Single Variable Calculus, Chapter 2, 2.5, Section 2.5, Problem 53

(a) Show that the equation $x^5 - x^2 - 4 = 0$ has at least one real root.
(b) Determine the root using a graph.

(a) Let $f(x) = x^5 - x^2 - 4$
Based from the definition of Intermediate value Theorem,
There exist a solution $c$ for the function between the interval $(a,b)$ suppose that the function is continuous
on the given interval. So we take $a$ and $b$ to be 1 and 2 respectively and assume the function $f(x)$
is continuous on the interval (1,2). So we have,


$\begin{equation} \begin{aligned} f(1) =& (1)^5 - (1)^2 - 4 = -4\\ \\ f(2) =& (2)^5 - (2)^2 - 4 = 24 \end{aligned} \end{equation}$


By using Intermediate Value Theorem.
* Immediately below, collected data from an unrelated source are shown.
## src/rtl/tmr_pkg.sv

```systemverilog
package tmr_pkg;
    localparam int ADDR_W = 2;

    localparam logic [ADDR_W-1:0] A_STAT = 2'd0;
    localparam logic [ADDR_W-1:0] A_CTRL = 2'd1;
    localparam logic [ADDR_W-1:0] A_CNT  = 2'd2;

    localparam int B_TIE  = 0;
    localparam int B_FLAG = 2;
    localparam int B_MODE = 4;

    typedef enum logic [1:0] {
        SRC_4K  = 2'b00,
        SRC_64  = 2'b01,
        SRC_1   = 2'b10,
        SRC_MIN = 2'b11
    } src_e;

    typedef struct packed {
        logic en;
        src_e src;
        logic mode;
        logic tie;
        logic flag;
    } regs_t;
endpackage

```

## src/rtl/tmr_tsel.sv

```systemverilog
module tmr_tsel
    import tmr_pkg::*;
(
    input  logic       tick_4k_i,
    input  logic       tick_64_i,
    input  logic       tick_1_i,
    input  logic       tick_min_i,
    input  logic       tick_8k_i,
    input  logic       en_i,
    input  src_e       src_i,
    output logic       step_o,
    output logic       wtick_o
);
    localparam int NSRC = 4;
    logic [NSRC-1:0] tvec;

    always_comb begin
        tvec    = {tick_min_i, tick_1_i, tick_64_i, tick_4k_i};
        step_o  = en_i & tvec[src_i];
        wtick_o = (src_i == SRC_4K) ? tick_8k_i : tick_64_i;
    end
endmodule

```

## src/rtl/tmr_count.sv

```systemverilog
module tmr_count #(
    parameter int W = 8
) (
    input  logic         clk,
    input  logic         rst_n,
    input  logic         load_i,
    input  logic [W-1:0] load_val_i,
    input  logic         step_i,
    output logic [W-1:0] cnt_o,
    output logic [W-1:0] rel_o,
    output logic         hit_o
);
    typedef struct packed {
        logic [W-1:0] cnt;
        logic [W-1:0] rel;
    } cst_t;

    cst_t st_d, st_q;
    logic [W-1:0] base;

    always_comb begin
        st_d  = st_q;
        hit_o = 1'b0;
        base  = (st_q.cnt == '0) ? st_q.rel : st_q.cnt;
        if (load_i) begin
            st_d.cnt = load_val_i;
            st_d.rel = load_val_i;
        end else if (step_i && st_q.rel != '0) begin
            st_d.cnt = base - 1'b1;
            hit_o    = (base == W'(1));
        end
    end

    always_ff @(posedge clk) begin
        if (!rst_n) st_q <= '0;
        else        st_q <= st_d;
    end

    assign cnt_o = st_q.cnt;
    assign rel_o = st_q.rel;
endmodule

```

## src/rtl/tmr_pulse.sv

```systemverilog
module tmr_pulse (
    input  logic clk,
    input  logic rst_n,
    input  logic set_i,
    input  logic wtick_i,
    output logic pulse_o
);
    logic pulse_d, pulse_q;

    always_comb begin
        pulse_d = pulse_q;
        if (set_i)                 pulse_d = 1'b1;
        else if (pulse_q && wtick_i) pulse_d = 1'b0;
    end

    always_ff @(posedge clk) begin
        if (!rst_n) pulse_q <= 1'b0;
        else        pulse_q <= pulse_d;
    end

    assign pulse_o = pulse_q;
endmodule

```

## src/rtl/tmr_top.sv

```systemverilog
module tmr_top
    import tmr_pkg::*;
#(
    parameter int W = 8
) (
    input  logic              clk,
    input  logic              rst_n,
    input  logic              wr_en,
    input  logic [ADDR_W-1:0] wr_addr,
    input  logic [W-1:0]      wr_data,
    input  logic [ADDR_W-1:0] rd_addr,
    output logic [W-1:0]      rd_data,
    input  logic              tick_4k_i,
    input  logic              tick_64_i,
    input  logic              tick_1_i,
    input  logic              tick_min_i,
    input  logic              tick_8k_i,
    input  logic              alarm_irq_i,
    output logic              tmr_flag_o,
    output logic              irq_o
);
    localparam int B_EN = W - 1;

    regs_t    regs_d, regs_q;
    logic     step, wtick, hit, pulse, load;
    logic [W-1:0] cnt, rel;

    tmr_tsel u_tsel (
        .tick_4k_i (tick_4k_i),
        .tick_64_i (tick_64_i),
        .tick_1_i  (tick_1_i),
        .tick_min_i(tick_min_i),
        .tick_8k_i (tick_8k_i),
        .en_i      (regs_q.en),
        .src_i     (regs_q.src),
        .step_o    (step),
        .wtick_o   (wtick)
    );

    assign load = wr_en && (wr_addr == A_CNT);

    tmr_count #(.W(W)) u_cnt (
        .clk       (clk),
        .rst_n     (rst_n),
        .load_i    (load),
        .load_val_i(wr_data),
        .step_i    (step),
        .cnt_o     (cnt),
        .rel_o     (rel),
        .hit_o     (hit)
    );

    tmr_pulse u_pulse (
        .clk    (clk),
        .rst_n  (rst_n),
        .set_i  (hit),
        .wtick_i(wtick),
        .pulse_o(pulse)
    );

    always_comb begin
        regs_d = regs_q;
        if (wr_en && wr_addr == A_STAT) begin
            regs_d.mode = wr_data[B_MODE];
            regs_d.tie  = wr_data[B_TIE];
            regs_d.flag = regs_q.flag & wr_data[B_FLAG];
        end
        if (wr_en && wr_addr == A_CTRL) begin
            regs_d.en  = wr_data[B_EN];
            regs_d.src = src_e'(wr_data[1:0]);
        end
        if (hit) regs_d.flag = 1'b1;
    end

    always_ff @(posedge clk) begin
        if (!rst_n) regs_q <= '{en: 1'b0, src: SRC_MIN, mode: 1'b0, tie: 1'b0, flag: 1'b0};
        else        regs_q <= regs_d;
    end

    always_comb begin
        rd_data = '0;
        case (rd_addr)
            A_STAT: begin
                rd_data[B_MODE] = regs_q.mode;
                rd_data[B_FLAG] = regs_q.flag;
                rd_data[B_TIE]  = regs_q.tie;
            end
            A_CTRL: begin
                rd_data[B_EN]  = regs_q.en;
                rd_data[1:0]   = regs_q.src;
            end
            A_CNT:   rd_data = cnt;
            default: rd_data = '0;
        endcase
    end

    assign tmr_flag_o = regs_q.flag;
    assign irq_o = ((regs_q.mode ? pulse : regs_q.flag) & regs_q.tie) | alarm_irq_i;
endmodule

```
We prove that...

So,
$\begin{equation} \begin{aligned} & \text{if } 1 < c < 2 && \text{then } \quad f(1) < f(c) < f(2)\\ & \text{if } 1 < c < 2 && \text{then } \quad -4 < 0 < 24 \end{aligned} \end{equation}$

Therefore,
There exist such root for $x^5 - x^2 - 4 = 0$.


(b) Referring to the graph, the approximate value of root is $x = 1.43$